╔══

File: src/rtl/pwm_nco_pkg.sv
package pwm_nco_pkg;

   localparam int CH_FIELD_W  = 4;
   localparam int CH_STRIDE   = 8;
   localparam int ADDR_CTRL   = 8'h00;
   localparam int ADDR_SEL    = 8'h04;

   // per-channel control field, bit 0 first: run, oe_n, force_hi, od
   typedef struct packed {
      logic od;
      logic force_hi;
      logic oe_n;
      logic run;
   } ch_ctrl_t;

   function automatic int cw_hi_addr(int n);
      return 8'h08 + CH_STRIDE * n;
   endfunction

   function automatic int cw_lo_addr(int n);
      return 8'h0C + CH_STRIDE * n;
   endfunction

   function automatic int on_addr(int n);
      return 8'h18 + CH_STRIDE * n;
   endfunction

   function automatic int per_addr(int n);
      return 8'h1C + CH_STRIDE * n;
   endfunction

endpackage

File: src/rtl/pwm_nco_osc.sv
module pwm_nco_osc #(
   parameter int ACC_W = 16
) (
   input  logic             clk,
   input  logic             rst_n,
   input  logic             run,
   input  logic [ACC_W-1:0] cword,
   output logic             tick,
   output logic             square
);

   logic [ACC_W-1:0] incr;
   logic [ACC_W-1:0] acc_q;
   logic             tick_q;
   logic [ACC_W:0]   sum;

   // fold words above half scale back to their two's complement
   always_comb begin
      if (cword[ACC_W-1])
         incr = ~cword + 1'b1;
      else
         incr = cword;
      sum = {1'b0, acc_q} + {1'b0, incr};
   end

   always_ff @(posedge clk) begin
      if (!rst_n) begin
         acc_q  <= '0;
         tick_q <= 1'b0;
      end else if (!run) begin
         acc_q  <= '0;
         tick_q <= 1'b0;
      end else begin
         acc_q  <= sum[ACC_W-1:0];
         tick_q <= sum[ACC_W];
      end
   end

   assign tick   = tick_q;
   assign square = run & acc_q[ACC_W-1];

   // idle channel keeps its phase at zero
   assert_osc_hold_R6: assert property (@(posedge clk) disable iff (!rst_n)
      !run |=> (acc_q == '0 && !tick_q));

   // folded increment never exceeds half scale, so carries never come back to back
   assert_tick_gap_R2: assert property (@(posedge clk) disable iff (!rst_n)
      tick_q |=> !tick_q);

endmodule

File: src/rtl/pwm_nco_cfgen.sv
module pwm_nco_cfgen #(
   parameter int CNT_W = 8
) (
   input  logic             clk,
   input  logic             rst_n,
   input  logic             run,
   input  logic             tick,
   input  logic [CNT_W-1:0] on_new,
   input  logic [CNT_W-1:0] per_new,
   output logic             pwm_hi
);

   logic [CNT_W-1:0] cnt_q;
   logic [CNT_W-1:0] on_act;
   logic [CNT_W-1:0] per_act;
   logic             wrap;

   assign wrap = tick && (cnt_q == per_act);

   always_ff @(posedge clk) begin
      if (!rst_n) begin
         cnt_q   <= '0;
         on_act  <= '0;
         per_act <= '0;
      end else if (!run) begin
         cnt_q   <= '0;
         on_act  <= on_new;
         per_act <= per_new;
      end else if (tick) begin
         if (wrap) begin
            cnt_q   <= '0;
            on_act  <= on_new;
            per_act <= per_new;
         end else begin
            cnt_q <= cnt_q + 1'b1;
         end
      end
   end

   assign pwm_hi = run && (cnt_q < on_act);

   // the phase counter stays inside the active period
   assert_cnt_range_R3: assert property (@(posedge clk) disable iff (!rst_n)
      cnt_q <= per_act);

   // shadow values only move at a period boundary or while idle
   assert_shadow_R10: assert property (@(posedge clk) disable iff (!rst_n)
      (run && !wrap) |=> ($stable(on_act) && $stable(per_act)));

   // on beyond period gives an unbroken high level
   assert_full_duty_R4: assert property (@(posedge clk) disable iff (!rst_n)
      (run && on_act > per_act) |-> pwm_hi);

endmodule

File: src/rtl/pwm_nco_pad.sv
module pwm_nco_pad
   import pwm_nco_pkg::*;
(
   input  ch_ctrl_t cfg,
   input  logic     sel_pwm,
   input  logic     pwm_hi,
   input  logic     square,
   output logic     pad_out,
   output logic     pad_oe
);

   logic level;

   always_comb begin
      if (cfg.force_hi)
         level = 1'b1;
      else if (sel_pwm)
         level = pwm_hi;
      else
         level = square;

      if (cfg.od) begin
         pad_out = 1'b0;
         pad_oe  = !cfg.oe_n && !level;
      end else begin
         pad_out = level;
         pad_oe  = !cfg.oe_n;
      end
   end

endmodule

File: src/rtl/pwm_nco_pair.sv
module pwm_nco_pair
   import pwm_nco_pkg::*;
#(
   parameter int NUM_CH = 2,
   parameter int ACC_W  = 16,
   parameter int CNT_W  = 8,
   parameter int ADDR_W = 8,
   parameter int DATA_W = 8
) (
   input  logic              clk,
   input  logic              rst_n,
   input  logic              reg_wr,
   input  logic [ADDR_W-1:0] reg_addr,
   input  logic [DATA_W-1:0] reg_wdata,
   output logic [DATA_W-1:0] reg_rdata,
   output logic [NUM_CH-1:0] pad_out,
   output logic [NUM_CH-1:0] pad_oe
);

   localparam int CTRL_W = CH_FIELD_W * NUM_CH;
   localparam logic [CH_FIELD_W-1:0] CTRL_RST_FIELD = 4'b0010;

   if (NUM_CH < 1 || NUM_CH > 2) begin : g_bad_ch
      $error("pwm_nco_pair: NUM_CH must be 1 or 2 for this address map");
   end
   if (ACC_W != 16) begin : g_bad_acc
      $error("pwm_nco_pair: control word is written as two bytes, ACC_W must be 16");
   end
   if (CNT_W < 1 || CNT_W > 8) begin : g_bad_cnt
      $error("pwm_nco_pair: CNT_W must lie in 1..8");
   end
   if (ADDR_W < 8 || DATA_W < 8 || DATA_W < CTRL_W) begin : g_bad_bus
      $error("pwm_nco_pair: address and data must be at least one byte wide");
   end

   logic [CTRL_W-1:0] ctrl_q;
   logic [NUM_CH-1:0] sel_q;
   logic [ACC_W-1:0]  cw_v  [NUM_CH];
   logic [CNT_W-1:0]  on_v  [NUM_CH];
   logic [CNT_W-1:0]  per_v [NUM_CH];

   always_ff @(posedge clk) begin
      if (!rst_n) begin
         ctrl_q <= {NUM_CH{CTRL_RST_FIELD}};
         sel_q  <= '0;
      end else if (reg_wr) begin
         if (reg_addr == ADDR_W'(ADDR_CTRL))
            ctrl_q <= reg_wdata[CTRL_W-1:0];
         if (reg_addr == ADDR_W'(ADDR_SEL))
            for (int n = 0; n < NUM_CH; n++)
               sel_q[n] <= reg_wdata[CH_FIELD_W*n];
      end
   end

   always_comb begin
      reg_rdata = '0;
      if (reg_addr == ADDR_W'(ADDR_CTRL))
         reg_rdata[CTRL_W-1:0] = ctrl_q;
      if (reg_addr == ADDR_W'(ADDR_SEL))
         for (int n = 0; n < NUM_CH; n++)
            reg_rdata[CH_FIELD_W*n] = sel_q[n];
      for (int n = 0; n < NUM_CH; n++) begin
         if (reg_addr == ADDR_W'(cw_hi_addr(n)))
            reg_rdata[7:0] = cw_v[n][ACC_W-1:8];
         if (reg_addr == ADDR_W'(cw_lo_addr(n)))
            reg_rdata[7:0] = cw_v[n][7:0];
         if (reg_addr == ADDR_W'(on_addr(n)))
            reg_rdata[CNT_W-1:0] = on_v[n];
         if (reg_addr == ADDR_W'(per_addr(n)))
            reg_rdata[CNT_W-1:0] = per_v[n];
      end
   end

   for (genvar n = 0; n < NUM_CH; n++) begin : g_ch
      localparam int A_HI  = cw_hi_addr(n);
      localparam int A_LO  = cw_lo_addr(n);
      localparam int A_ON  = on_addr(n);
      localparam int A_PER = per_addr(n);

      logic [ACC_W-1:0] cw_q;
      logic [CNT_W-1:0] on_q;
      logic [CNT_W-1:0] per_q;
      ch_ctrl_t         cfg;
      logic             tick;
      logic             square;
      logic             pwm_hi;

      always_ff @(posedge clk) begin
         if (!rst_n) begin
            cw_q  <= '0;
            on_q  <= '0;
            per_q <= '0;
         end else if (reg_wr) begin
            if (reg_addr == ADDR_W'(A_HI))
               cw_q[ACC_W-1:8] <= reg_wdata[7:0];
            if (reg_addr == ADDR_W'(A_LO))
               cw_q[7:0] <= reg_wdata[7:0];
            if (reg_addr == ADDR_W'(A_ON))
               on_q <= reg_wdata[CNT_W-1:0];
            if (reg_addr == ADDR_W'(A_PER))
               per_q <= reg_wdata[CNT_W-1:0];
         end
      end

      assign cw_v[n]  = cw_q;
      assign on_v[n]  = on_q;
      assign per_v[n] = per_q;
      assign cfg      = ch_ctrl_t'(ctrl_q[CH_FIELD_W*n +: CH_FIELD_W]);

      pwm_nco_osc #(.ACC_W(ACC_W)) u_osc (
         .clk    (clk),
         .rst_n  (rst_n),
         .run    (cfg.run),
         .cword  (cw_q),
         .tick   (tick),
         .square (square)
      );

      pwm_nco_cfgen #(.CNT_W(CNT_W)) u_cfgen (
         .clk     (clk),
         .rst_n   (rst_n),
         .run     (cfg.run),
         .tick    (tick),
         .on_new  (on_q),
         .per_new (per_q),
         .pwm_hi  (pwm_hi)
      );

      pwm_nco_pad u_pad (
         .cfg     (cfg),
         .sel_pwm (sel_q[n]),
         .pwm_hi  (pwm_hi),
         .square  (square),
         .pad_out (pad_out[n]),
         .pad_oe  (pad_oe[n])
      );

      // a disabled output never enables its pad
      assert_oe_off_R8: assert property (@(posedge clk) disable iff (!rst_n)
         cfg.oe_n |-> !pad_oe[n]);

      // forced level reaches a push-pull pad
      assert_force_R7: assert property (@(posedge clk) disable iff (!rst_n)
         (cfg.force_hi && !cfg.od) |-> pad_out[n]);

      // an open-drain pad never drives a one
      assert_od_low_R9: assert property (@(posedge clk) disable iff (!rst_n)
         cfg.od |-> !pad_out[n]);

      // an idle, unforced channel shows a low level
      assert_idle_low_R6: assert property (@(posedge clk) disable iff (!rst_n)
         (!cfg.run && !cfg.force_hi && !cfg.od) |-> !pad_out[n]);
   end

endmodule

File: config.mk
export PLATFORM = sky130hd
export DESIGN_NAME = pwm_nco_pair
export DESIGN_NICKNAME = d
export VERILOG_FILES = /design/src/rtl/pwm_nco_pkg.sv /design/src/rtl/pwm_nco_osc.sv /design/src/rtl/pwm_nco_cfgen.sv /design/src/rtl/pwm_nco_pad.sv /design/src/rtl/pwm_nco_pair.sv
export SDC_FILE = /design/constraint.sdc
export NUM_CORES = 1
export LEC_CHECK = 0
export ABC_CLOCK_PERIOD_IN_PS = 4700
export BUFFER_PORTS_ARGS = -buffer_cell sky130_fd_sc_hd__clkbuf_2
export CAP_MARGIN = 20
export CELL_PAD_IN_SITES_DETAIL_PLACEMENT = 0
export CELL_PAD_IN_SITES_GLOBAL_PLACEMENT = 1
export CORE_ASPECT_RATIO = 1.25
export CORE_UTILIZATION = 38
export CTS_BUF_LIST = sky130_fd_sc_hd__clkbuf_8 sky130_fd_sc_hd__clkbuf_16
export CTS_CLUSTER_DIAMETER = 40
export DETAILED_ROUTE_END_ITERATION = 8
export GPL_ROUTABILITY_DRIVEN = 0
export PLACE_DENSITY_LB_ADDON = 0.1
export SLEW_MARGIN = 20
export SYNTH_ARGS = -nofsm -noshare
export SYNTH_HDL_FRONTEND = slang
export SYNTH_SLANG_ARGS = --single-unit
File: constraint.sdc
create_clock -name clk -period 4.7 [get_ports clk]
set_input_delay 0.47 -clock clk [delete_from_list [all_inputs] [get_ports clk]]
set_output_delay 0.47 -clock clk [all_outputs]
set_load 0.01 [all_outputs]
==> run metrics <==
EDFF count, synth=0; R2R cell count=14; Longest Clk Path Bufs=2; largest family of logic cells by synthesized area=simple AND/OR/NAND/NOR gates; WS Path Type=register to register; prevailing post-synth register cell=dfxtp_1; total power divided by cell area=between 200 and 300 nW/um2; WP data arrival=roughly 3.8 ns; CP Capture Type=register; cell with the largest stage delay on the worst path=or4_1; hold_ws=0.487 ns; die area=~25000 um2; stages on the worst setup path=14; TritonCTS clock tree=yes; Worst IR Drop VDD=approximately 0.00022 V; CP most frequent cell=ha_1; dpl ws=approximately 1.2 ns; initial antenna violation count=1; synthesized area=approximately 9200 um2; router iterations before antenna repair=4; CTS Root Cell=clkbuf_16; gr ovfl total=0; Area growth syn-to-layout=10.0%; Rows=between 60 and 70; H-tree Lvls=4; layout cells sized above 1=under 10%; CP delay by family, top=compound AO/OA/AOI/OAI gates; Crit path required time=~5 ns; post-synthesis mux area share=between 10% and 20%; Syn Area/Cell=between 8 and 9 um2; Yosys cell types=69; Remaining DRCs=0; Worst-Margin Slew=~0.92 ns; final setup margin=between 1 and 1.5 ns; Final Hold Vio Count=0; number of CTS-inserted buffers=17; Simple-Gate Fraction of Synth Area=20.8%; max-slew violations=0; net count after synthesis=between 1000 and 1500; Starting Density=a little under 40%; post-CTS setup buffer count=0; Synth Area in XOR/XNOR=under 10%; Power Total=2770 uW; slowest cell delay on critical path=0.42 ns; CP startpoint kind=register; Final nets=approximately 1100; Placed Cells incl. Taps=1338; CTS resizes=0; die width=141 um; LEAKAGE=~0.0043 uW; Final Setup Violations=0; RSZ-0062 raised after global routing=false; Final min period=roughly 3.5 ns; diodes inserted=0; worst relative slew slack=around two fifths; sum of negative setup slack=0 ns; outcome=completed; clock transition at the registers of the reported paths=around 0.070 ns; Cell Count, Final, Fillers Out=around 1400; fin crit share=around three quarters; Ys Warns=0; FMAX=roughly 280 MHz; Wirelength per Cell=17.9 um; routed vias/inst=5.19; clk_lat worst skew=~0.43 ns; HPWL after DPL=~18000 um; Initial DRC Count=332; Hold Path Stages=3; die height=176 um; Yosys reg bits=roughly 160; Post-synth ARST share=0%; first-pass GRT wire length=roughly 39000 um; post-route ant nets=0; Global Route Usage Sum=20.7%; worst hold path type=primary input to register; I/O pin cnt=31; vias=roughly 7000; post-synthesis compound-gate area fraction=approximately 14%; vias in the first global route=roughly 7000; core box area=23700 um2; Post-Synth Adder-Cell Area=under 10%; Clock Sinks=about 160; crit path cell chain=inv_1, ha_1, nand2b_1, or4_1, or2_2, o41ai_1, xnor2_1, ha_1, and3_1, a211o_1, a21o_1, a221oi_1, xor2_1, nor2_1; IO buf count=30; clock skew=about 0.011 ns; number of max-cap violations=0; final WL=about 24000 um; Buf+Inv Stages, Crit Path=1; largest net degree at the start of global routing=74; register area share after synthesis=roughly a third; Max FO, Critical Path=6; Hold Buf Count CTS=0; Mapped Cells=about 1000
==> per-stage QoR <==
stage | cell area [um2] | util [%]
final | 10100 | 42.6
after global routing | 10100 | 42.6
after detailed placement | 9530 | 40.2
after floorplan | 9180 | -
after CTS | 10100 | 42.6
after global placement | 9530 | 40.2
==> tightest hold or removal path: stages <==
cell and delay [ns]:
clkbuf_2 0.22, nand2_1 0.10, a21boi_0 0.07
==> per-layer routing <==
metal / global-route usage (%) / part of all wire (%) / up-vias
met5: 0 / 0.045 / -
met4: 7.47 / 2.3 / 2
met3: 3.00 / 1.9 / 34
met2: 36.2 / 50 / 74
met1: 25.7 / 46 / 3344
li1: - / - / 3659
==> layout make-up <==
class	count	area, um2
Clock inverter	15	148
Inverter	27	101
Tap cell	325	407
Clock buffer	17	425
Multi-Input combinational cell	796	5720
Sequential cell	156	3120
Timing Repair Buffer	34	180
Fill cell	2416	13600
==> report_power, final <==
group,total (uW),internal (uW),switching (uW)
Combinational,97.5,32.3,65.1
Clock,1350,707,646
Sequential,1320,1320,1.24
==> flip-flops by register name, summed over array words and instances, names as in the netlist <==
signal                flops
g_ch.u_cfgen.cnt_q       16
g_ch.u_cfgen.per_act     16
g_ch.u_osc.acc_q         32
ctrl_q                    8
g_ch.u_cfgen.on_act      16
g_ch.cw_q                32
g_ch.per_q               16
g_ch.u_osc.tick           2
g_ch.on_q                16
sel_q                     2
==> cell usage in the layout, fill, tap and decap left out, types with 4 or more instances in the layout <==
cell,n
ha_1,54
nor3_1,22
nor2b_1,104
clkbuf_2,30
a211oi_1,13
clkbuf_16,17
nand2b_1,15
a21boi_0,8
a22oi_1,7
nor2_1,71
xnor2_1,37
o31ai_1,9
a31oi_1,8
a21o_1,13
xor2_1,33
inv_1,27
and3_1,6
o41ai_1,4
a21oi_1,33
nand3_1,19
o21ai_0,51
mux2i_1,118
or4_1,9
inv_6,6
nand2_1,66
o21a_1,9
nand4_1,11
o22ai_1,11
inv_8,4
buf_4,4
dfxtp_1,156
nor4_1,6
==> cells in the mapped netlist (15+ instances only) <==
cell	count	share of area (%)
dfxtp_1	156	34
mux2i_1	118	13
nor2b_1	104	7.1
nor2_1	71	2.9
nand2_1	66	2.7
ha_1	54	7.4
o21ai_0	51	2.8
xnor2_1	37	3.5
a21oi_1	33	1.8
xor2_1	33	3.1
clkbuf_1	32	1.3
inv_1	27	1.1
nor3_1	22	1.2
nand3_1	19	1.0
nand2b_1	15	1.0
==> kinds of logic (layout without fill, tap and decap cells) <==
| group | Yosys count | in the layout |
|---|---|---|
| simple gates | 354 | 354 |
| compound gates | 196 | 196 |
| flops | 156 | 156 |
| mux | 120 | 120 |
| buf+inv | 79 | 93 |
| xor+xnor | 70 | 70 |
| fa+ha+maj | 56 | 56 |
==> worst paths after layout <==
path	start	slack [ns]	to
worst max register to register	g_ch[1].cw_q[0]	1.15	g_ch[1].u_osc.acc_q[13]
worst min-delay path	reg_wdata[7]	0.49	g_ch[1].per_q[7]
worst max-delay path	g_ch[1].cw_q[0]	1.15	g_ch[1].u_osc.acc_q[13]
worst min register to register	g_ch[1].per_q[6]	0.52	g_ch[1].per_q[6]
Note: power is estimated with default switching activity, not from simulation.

╚══

* [Task instructions]:
Precisely reproduce the lines of the entries, beginning at the first and ending at the one containing "assert_osc_hold_R6: assert property". Add nothing.

* [Result below]:
File: src/rtl/pwm_nco_pkg.sv
package pwm_nco_pkg;

   localparam int CH_FIELD_W  = 4;
   localparam int CH_STRIDE   = 8;
   localparam int ADDR_CTRL   = 8'h00;
   localparam int ADDR_SEL    = 8'h04;

   // per-channel control field, bit 0 first: run, oe_n, force_hi, od
   typedef struct packed {
      logic od;
      logic force_hi;
      logic oe_n;
      logic run;
   } ch_ctrl_t;

   function automatic int cw_hi_addr(int n);
      return 8'h08 + CH_STRIDE * n;
   endfunction

   function automatic int cw_lo_addr(int n);
      return 8'h0C + CH_STRIDE * n;
   endfunction

   function automatic int on_addr(int n);
      return 8'h18 + CH_STRIDE * n;
   endfunction

   function automatic int per_addr(int n);
      return 8'h1C + CH_STRIDE * n;
   endfunction

endpackage

File: src/rtl/pwm_nco_osc.sv
module pwm_nco_osc #(
   parameter int ACC_W = 16
) (
   input  logic             clk,
   input  logic             rst_n,
   input  logic             run,
   input  logic [ACC_W-1:0] cword,
   output logic             tick,
   output logic             square
);

   logic [ACC_W-1:0] incr;
   logic [ACC_W-1:0] acc_q;
   logic             tick_q;
   logic [ACC_W:0]   sum;

   // fold words above half scale back to their two's complement
   always_comb begin
      if (cword[ACC_W-1])
         incr = ~cword + 1'b1;
      else
         incr = cword;
      sum = {1'b0, acc_q} + {1'b0, incr};
   end

   always_ff @(posedge clk) begin
      if (!rst_n) begin
         acc_q  <= '0;
         tick_q <= 1'b0;
      end else if (!run) begin
         acc_q  <= '0;
         tick_q <= 1'b0;
      end else begin
         acc_q  <= sum[ACC_W-1:0];
         tick_q <= sum[ACC_W];
      end
   end

   assign tick   = tick_q;
   assign square = run & acc_q[ACC_W-1];

   // idle channel keeps its phase at zero
   assert_osc_hold_R6: assert property (@(posedge clk) disable iff (!rst_n)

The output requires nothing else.